▶ [Work request]
Work through the material below and tally the lines holding "placement"; only the tally should be returned.

[[ Extracted records open ]]

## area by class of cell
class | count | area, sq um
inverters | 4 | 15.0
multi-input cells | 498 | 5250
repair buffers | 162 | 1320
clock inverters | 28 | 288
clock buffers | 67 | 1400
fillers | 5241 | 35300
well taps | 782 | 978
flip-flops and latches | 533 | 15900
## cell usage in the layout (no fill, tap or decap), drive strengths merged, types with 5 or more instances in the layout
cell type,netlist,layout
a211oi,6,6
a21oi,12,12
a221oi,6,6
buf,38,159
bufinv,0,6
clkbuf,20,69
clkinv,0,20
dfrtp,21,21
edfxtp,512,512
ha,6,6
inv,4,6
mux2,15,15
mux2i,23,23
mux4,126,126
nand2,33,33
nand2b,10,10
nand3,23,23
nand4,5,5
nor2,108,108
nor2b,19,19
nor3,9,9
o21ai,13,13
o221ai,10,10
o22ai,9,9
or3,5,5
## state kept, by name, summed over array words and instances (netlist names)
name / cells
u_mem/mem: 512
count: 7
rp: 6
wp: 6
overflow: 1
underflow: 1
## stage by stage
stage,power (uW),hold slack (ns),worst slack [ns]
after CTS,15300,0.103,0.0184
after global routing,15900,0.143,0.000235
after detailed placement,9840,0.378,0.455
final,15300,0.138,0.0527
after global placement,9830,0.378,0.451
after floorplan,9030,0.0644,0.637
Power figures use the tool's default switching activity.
--- src/rtl/register_dumper.sv ---
// Walks register file indices FIRST_REG..LAST_REG and streams index/value words.
// Latency: start edge -> LOAD; first word valid one edge later; 2 cycles per word at full rate.
// Backpressure: a word is held unchanged until accepted; dump_valid never drops without a handshake.
module register_dumper #(
  parameter int unsigned FIRST_REG = 0,
  parameter int unsigned LAST_REG  = 31
) (
  input  logic        clock,
  input  logic        reset,
  input  logic        start,
  output logic        busy,
  output logic        done,
  output logic [4:0]  selector_out,
  input  logic [31:0] value_out,
  register_dumper_if.master dump
);

  // Out-of-range configurations are rejected at elaboration.
  if (FIRST_REG > LAST_REG || LAST_REG > 31) begin : g_bad_cfg
    $error("register_dumper: need FIRST_REG <= LAST_REG <= 31");
  end

  localparam logic [4:0] FIRST_SEL = 5'(FIRST_REG);
  localparam logic [4:0] LAST_SEL  = 5'(LAST_REG);

  typedef enum logic [1:0] {
    IDLE = 2'd0,
    LOAD = 2'd1,
    SEND = 2'd2
  } state_t;

  state_t      state;
  logic        busy_q;
  logic        done_q;
  logic [4:0]  sel_q;
  logic        valid_q;
  logic [4:0]  index_q;
  logic [31:0] data_q;

  // Dump sequencer: one register read per LOAD, held in SEND until accepted.
  always_ff @(posedge clock) begin
    if (reset) begin
      state   <= IDLE;
      busy_q  <= 1'b0;
      done_q  <= 1'b0;
      sel_q   <= 5'd0;
      valid_q <= 1'b0;
      index_q <= 5'd0;
      data_q  <= 32'd0;
    end else begin
      // done is a single-cycle pulse; only the final handshake re-raises it.
      done_q <= 1'b0;
      case (state)
        IDLE: begin
          if (start) begin
            sel_q  <= FIRST_SEL;
            busy_q <= 1'b1;
            state  <= LOAD;
          end
        end
        LOAD: begin
          // The register file read is combinational, so value_out matches sel_q now.
          data_q  <= value_out;
          index_q <= sel_q;
          valid_q <= 1'b1;
          state   <= SEND;
        end
        SEND: begin
          if (valid_q && dump.dump_ready) begin
            valid_q <= 1'b0;
            if (index_q == LAST_SEL) begin
              busy_q <= 1'b0;
              done_q <= 1'b1;
              state  <= IDLE;
            end else begin
              // Never wraps: the walk stops at LAST_SEL <= 31.
              sel_q <= sel_q + 5'd1;
              state <= LOAD;
            end
          end
        end
        default: begin
          state <= IDLE;
        end
      endcase
    end
  end

  assign busy            = busy_q;
  assign done            = done_q;
  assign selector_out    = sel_q;
  assign dump.dump_valid = valid_q;
  assign dump.dump_index = index_q;
  assign dump.dump_data  = data_q;

endmodule
--- src/flat_wrapper.sv ---
// flat-port wrapper written by rule: the top's interface ports become plain ports
module register_dumper_flat 
#(
  parameter int unsigned FIRST_REG = 0,
  parameter int unsigned LAST_REG  = 31
)
  (clock, reset, start, busy, done, selector_out, value_out, dump_dump_valid, dump_dump_index, dump_dump_data, dump_dump_ready);
  register_dumper_if dump_i ();
  input  logic clock;
  input  logic reset;
  input  logic start;
  output logic busy;
  output logic done;
  output logic [4:0] selector_out;
  input  logic [31:0] value_out;
  output wire logic [$bits(dump_i.dump_valid)-1:0] dump_dump_valid;
  output wire logic [$bits(dump_i.dump_index)-1:0] dump_dump_index;
  output wire logic [$bits(dump_i.dump_data)-1:0] dump_dump_data;
  input wire logic [$bits(dump_i.dump_ready)-1:0] dump_dump_ready;
  assign dump_dump_valid = dump_i.dump_valid;
  assign dump_dump_index = dump_i.dump_index;
  assign dump_dump_data = dump_i.dump_data;
  assign dump_i.dump_ready = dump_dump_ready;
  register_dumper #(.FIRST_REG(FIRST_REG), .LAST_REG(LAST_REG)) u_core (.clock(clock), .reset(reset), .start(start), .busy(busy), .done(done), .selector_out(selector_out), .value_out(value_out), .dump(dump_i));
endmodule
--- config.mk ---
export PLATFORM = sky130hd
export DESIGN_NAME = register_dumper_flat
export DESIGN_NICKNAME = d
export VERILOG_FILES = /design/src/rtl/register_dumper_if.sv /design/src/rtl/register_dumper.sv /design/src/flat_wrapper.sv
export SDC_FILE = /design/constraint.sdc
export NUM_CORES = 1
export LEC_CHECK = 0
export ABC_AREA = 1
export BUFFER_PORTS_ARGS = -buffer_cell sky130_fd_sc_hd__buf_4
export CORE_MARGIN = 2
export CORE_UTILIZATION = 30
export DETAILED_ROUTE_END_ITERATION = 6
export PLACE_DENSITY_LB_ADDON = 0.12
export SLEW_MARGIN = 20
export SYNTH_ARGS = -nofsm -noshare
export SYNTH_HDL_FRONTEND = slang
export SYNTH_SLANG_ARGS = --single-unit
--- constraint.sdc ---
create_clock -name clock -period 1.39 [get_ports clock]
set_input_delay 0.0695 -clock clock [delete_from_list [all_inputs] [get_ports clock]]
set_output_delay 0.0695 -clock clock [all_outputs]
set_load 0.03 [all_outputs]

[[ Extracted records closed ]]

▶ [Task solution]
2